Closed adammcdonagh closed 5 years ago
I just reproduced this issue by spinning up a 3-node cluster, adding the following proxy check and creating a partition:
type: CheckConfig
api_version: core/v2
metadata:
name: proxy_check
namespace: default
spec:
command: echo pong
interval: 60
proxy_entity_name: ping
publish: true
round_robin: true
subscriptions:
- proxy
To create a network partition, I've used the following iptables command: itables -A INPUT -p tcp --dport 2380 -j DROP
(you need to do it on 2 of the 3 nodes in order to have no leader).

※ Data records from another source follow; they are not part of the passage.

Context: an optimization exercise on an open-source flow, tuned for small area and a short achievable clock period. The choices shown serve that exercise and are no tape-out recipe. RTL that was checked went through simulation tests only; none was proved equivalent to the original. Power is estimated from default activity; no workload was simulated.

Design TPU_optimized, start of the top module:
module TPU_optimized #(
    parameter DEPTH     = 4,
    parameter BIT_WIDTH = 8,
    parameter ACC_WIDTH = 24
)
(
    input clk,
    input control,
    input [(BIT_WIDTH*DEPTH)-1:0] data_arr,
    input [(BIT_WIDTH*DEPTH)-1:0] wt_arr,
    output [(ACC_WIDTH*DEPTH)-1:0] acc_out
);
    reg [11:0] sel0;
    reg [11:0] sel1;
    reg [11:0] sel2;
    reg [7:0] wr0;
    reg [9:0] w3r0;
    reg [7:0] wr1;
    reg [9:0] w3r1;
    reg [7:0] wr2;
    reg [9:0] w3r2;
    reg [7:0] wr3;
    reg [9:0] w3r3;
    reg [11:0] sel0d;
    reg [7:0] wrd0;
    reg [9:0] w3rd0;
    reg [7:0] wrd1;
    reg [9:0] w3rd1;
    reg [7:0] wrd2;
    reg [9:0] w3rd2;
    reg [7:0] wrd3;
    reg [9:0] w3rd3;
    reg [15:0] p3_0_0;
    reg [15:0] p3_0_1;
    reg [15:0] p3_1_0;
    reg [15:0] p3_1_1;
    reg [15:0] p3_2_0;
    reg [15:0] p3_2_1;
    reg [15:0] p3_3_0;
    reg [15:0] p3_3_1;
    reg [16:0] s2_0_0;
    reg [16:0] s2_0_1;
    reg [17:0] s3_0_0;
    reg [17:0] s3_0_1;
    reg [17:0] o0;
    reg [16:0] s2_1_0;
    reg [16:0] s2_1_1;
    reg [17:0] s3_1_0;
    reg [17:0] s3_1_1;
    reg [17:0] o1;
    reg [16:0] s2_2_0;
    reg [16:0] s2_2_1;
    reg [17:0] s3_2_0;
    reg [17:0] s3_2_1;
    reg [17:0] o2;
    reg [16:0] s2_3_0;
    reg [16:0] s2_3_1;
    reg [17:0] s3_3_0;
    reg [17:0] s3_3_1;
    reg [17:0] o3;
    wire [7:0] d0 = data_arr[7:0];
    wire [11:0] sel0_d = {control & d0[6] & d0[7], control & ~d0[6] & d0[7], control & d0[6] & ~d0[7], control & d0[4] & d0[5], control & ~d0[4] & d0[5], control & d0[4] & ~d0[5], control & d0[2] & d0[3], control & ~d0[2] & d0[3], control & d0[2] & ~d0[3], control & d0[0] & d0[1], control & ~d0[0] & d0[1], control & d0[0] & ~d0[1]};
  ...
Settings: LEC_CHECK=0, CAP_MARGIN=20, CORE_MARGIN=2, CORE_UTILIZATION=40, CTS_BUF_LIST=sky130_fd_sc_hd__clkbuf_4 sky130_fd_sc_hd__clkbuf_8, SETUP_SLACK_MARGIN=3.9, SLEW_MARGIN=20; clock period 7.5 ns.
run.sh (not shown) runs the stock make flow with config.mk's settings and CLKGATE_MAP_FILE= SYNTH_SCRIPT=/design/flow/synth_recipe.tcl, a recipe that flattens the netlist after the stock synthesis.
The first run finished with timing, DRC and antenna clean.
Next try:
==> flow/flow/run.sh (new file) <==
#!/bin/bash
# Layout flow: the standard ORFS flow (standard.sh, unchanged synthesis), with
# the port buffers that placement inserts on every input and output made
# sky130_fd_sc_hd__buf_4 instead of the resizer's default delay-buffer choice.
# Each tool's full output stays in orfs/logs/; make's own output goes to
# flow_make.log in the work folder.
set -euo pipefail
export BUFFER_PORTS_ARGS="-buffer_cell sky130_fd_sc_hd__buf_4"
bash standard.sh > flow_make.log 2>&1
==> flow/standard.sh (new file) <==
#!/bin/bash
# synth_recipe.tcl (not shown) runs the flow's synth.tcl, then flattens the netlist and writes it again
# the make line also repeats each setting of config.mk as NAME=value (left out here)
make -C /OpenROAD-flow-scripts/flow DESIGN_CONFIG=/design/flow/config.mk WORK_HOME=/design/flow/orfs CLKGATE_MAP_FILE= SYNTH_SCRIPT=/design/flow/synth_recipe.tcl "${@:-finish}"
--- a/flow/config.mk
+++ b/flow/config.mk
@@ -10,4 +10,5 @@
 export CORE_UTILIZATION = 40
-export CTS_BUF_LIST = sky130_fd_sc_hd__clkbuf_4 sky130_fd_sc_hd__clkbuf_8
-export SETUP_SLACK_MARGIN = 3.9
+export CTS_CLUSTER_DIAMETER = 100
+export CTS_CLUSTER_SIZE = 30
+export SETUP_SLACK_MARGIN = 4.1
 export SLEW_MARGIN = 20
removed: flow/run.sh
- via count went down by about 3.4%
- setup slack improves by 220 ps
- sequential power hardly moves
- critical path depth went up by 1
Next try:
--- a/flow/config.mk
+++ b/flow/config.mk
@@ -10,5 +10,5 @@
 export CORE_UTILIZATION = 40
-export CTS_CLUSTER_DIAMETER = 100
-export CTS_CLUSTER_SIZE = 30
-export SETUP_SLACK_MARGIN = 4.1
+export CTS_CLUSTER_DIAMETER = 80
+export CTS_CLUSTER_SIZE = 24
+export SETUP_SLACK_MARGIN = 3.95
 export SLEW_MARGIN = 20
The new run completed without violations.
Setup slack degrades by 120 ps.
Maximum frequency drops by 3.5%.
Wire length drops by 0.46%.
Core utilization hardly moves.
Synthesized area is unchanged.
Next try:
--- a/flow/config.mk
+++ b/flow/config.mk
@@ -12,3 +12,3 @@
 export CTS_CLUSTER_SIZE = 24
-export SETUP_SLACK_MARGIN = 3.95
+export SETUP_SLACK_MARGIN = 4.1
 export SLEW_MARGIN = 20
What happened: Setup slack gains 120 ps. Via count fell by 0.43%. Design area rose by 0.81%. Total power rose by 1.1%. Utilization rose by 0.35 points. Count of clock-buffer cells in the layout stays the same. Combinational power rose by about 0.6%. Flip-flop and latch count does not change. Cell count hardly moves.
Next try:
--- a/flow/config.mk
+++ b/flow/config.mk
@@ -10,5 +10,3 @@
 export CORE_UTILIZATION = 40
-export CTS_CLUSTER_DIAMETER = 80
-export CTS_CLUSTER_SIZE = 24
-export SETUP_SLACK_MARGIN = 4.1
+export SETUP_SLACK_MARGIN = 4.4
 export SLEW_MARGIN = 20
Result: The changed run finished with timing, DRC and antenna clean. Cell area rose by a little under a tenth. Worst setup slack improves by 82 ps. Via count rose by a few percent. Combinational power rose by roughly a tenth. Final cell count rose by a few percent. Synthesized cell count does not change. Global-route usage rose by 1.3 points. Sequential share of layout area fell by 1.8 points. Wire length rose by roughly a tenth. Count of clock-buffer cells in the layout rose by 48. Total power rose by about a fifth.
Next try:
--- a/flow/config.mk
+++ b/flow/config.mk
@@ -10,3 +10,6 @@
 export CORE_UTILIZATION = 40
-export SETUP_SLACK_MARGIN = 4.4
+export CTS_CLUSTER_DIAMETER = 80
+export CTS_CLUSTER_SIZE = 24
+export SETUP_SLACK_MARGIN = 4.1
 export SLEW_MARGIN = 20
+export TNS_END_PERCENT = 5
Outcome: Final cell count fell by about 2.7%; first-iteration DRC count fell by 3.8%; wire length fell by about 9%; total power fell by about 14%; worst setup slack loses 200 ps; count of clock-buffer cells in the layout fell by 44; global-route usage fell by 1.2 points; non-clock buffer count fell by 79; hold slack gains 6.2 ps; maximum frequency fell by about 6%; sequential cell count is unchanged.

Another version of the RTL of TPU_optimized (not shown whole).
For scale: roughly 720 flip-flops, about 160 I/O pins, roughly 0.045 mm² of cells after synthesis.
export LEC_CHECK = 0
export CAP_MARGIN = 20
export CORE_MARGIN = 2
export CORE_UTILIZATION = 40
export SLEW_MARGIN = 20
create_clock -name core_clock -period 7.5 [get_ports {clk}]
Stock flow here: none of the scripts above is used.
Change:
SETUP_SLACK_MARGIN = 4.3   (was not set)
The new run went through all stages and came out clean.
Clock-buffer cell count goes down by 2.
First-iteration DRC count came out higher by 3.5%.
Wire length rose by 2.6%.
Hold slack degrades by 0.012 ns.
Clock skew stays flat.
Power is higher by 17%.
Flip-flop and latch count stays the same.
Final area goes up by 3.9%.
Via count rises by 1.7%.
Maximum frequency rises by 9.4%.
No run of this note included a check of the RTL's function; only the layout flow was run.

TPU_optimized with an RTL version that a note above also has.
For scale: about 3900 cells after synthesis, about 640 flip-flops, about 160 I/O pins, roughly 41000 um2 of cells after synthesis.
clock: 7.5 ns
lec_check: 0
cap_margin: 20
core_margin: 2
core_utilization: 40
cts_cluster_diameter: 80
cts_cluster_size: 24
place_density: 0.72
setup_slack_margin: 4.1
slew_margin: 20
standard.sh (not shown) runs the stock make flow with config.mk's settings and CLKGATE_MAP_FILE= SYNTH_SCRIPT=/design/flow/synth_recipe.tcl, a recipe that flattens the netlist after the stock synthesis.
==> flow/flow/run.sh <==
#!/bin/bash
# Layout flow: the standard ORFS flow (standard.sh, unchanged synthesis), with
# the port buffers that placement inserts on every input and output made
# sky130_fd_sc_hd__buf_4 instead of the resizer's default delay-buffer choice.
# Each tool's full output stays in orfs/logs/; make's own output goes to
# flow_make.log in the work folder.
set -euo pipefail
export BUFFER_PORTS_ARGS="-buffer_cell sky130_fd_sc_hd__buf_4"
bash standard.sh > flow_make.log 2>&1
Next try:
CTS_CLUSTER_DIAMETER = not set   (was 80)
CTS_CLUSTER_SIZE = not set   (was 24)
PLACE_DENSITY = not set   (was 0.72)
Effect: Clock power rose by well over a third; final area rose by a few percent; power rose by a little under a tenth; worst hold slack got worse by 6.6 ps; critical path depth stays the same; core utilization rose by 1.1 points; setup slack improved by 37 ps.

-- static timing again, ports no longer ideal --
How much do the figures lean on ideal ports? The routed layouts below were timed once more, with nothing changed but the port constraints.
Step 1: set_driving_cell puts a clkbuf_16 on clk and a buf_2 on each other input, an assumption about the parent block.
Step 2 also shifts input and output timing later by t, the mid clock arrival at the registers, as if the neighbouring blocks saw the same clock.
Three values: no drivers, after step 1, after step 2; two values: the first two.
| run | t (ns) | setup WS [ns] | pins driven straight from the clock port |
|---|---|---|---|
| the first run of note 1 | 0.811 | 3.953 / 3.981 / 3.169 | 1 |
| the second run of note 1 | 0.715 | 4.170 / 4.181 / 3.467 | 1 |
| the third run of note 1 | 0.679 | 4.051 / 4.058 / 3.401 | 1 |
| the fourth run of note 1 | 0.680 | 4.174 / 4.159 / 3.479 | 1 |
| the fifth run of note 1 | 0.688 | 4.256 / 4.030 / 3.342 | 1 |
| the sixth run of note 1 | 0.702 | 4.057 / 4.076 / 3.374 | 1 |
| the first run of note 2 | 0.708 | 3.759 / 3.759 / 3.219 | 1 |
| the second run of note 2 | 0.705 | 4.081 / 4.081 / 3.684 | 1 |
| the first run of note 3 | 0.685 | 4.127 / 4.127 / 3.473 | 1 |
| the second run of note 3 | 0.694 | 4.164 / 4.164 / 3.472 | 1 |
After both steps every run listed still meets setup and hold. The setup slack of the fifth run of note 1, which loses most, moves by -0.226 ns with the drivers and by -0.914 ns with both steps.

Then, I've received the following errors:
{"component":"etcd","level":"warning","msg":"timed out waiting for read index response (local node might have slow network)","pkg":"etcdserver","time":"2019-08-12T18:32:57Z"}
{"component":"schedulerd","error":"error while starting ring watcher: etcdserver: request timed out","level":"error","msg":"error scheduling check","name":"proxy_check","namespace":"default","scheduler_type":"round-robin interval","time":"2019-08-12T18:32:57Z"}
{"component":"schedulerd","level":"warning","msg":"shutting down scheduler","name":"proxy_check","namespace":"default","scheduler_type":"round-robin interval","time":"2019-08-12T18:32:57Z"}
Finally, I've removed the iptables rules, which brought back the cluster back online, but the no round-robin check results were received after that:
# sensuctl cluster health
=== Etcd Cluster ID: 80c05ee29d12458
ID Name Error Healthy
────────────────── ────────── ─────── ─────────
8927110dc66458af backend0 true
a23843c228b27241 backend2 true
bb75bf8de77581cc backend1 true
# sensuctl event list
Entity Check Output Status Silenced Timestamp
─────────────────────── ───────────── ───────────────────────────────────────────────────────────────────────────────── ──────── ────────── ───────────────────────────────
localhost.localdomain keepalive Keepalive last sent from localhost.localdomain at 2019-08-12 18:45:28 +0000 UTC 0 false 2019-08-12 18:45:28 +0000 UTC
ping proxy_check pong 0 false 2019-08-12 18:31:48 +0000 UTC
Looking at the code, it appears we might need a retry mechanism around here: https://github.com/sensu/sensu-go/blob/c7c0221125a842e5ed704f48b9633207b1011bf5/backend/ringv2/ringv2.go#L358-L363
While I was unable to reproduce this issue with Docker, I was able to reproduce as @palourde described it in our AWS staging environment. The logs confirm that the issue is being spewed from the ring, however a retry mechanism might not be sufficient for quorum loss that lasts more than a reasonable length of time. Are you suggesting that the retry loop is infinite, or do you have a proposed retry length?
I was also able to confirm that TessenD emitted the same log: error while starting ring watcher: etcdserver: request timed out
. After quorum loss and recovery, TessenD stopped sending data that was coordinated by the ring in a round-robin fashion (other metrics such as events processed were unaffected).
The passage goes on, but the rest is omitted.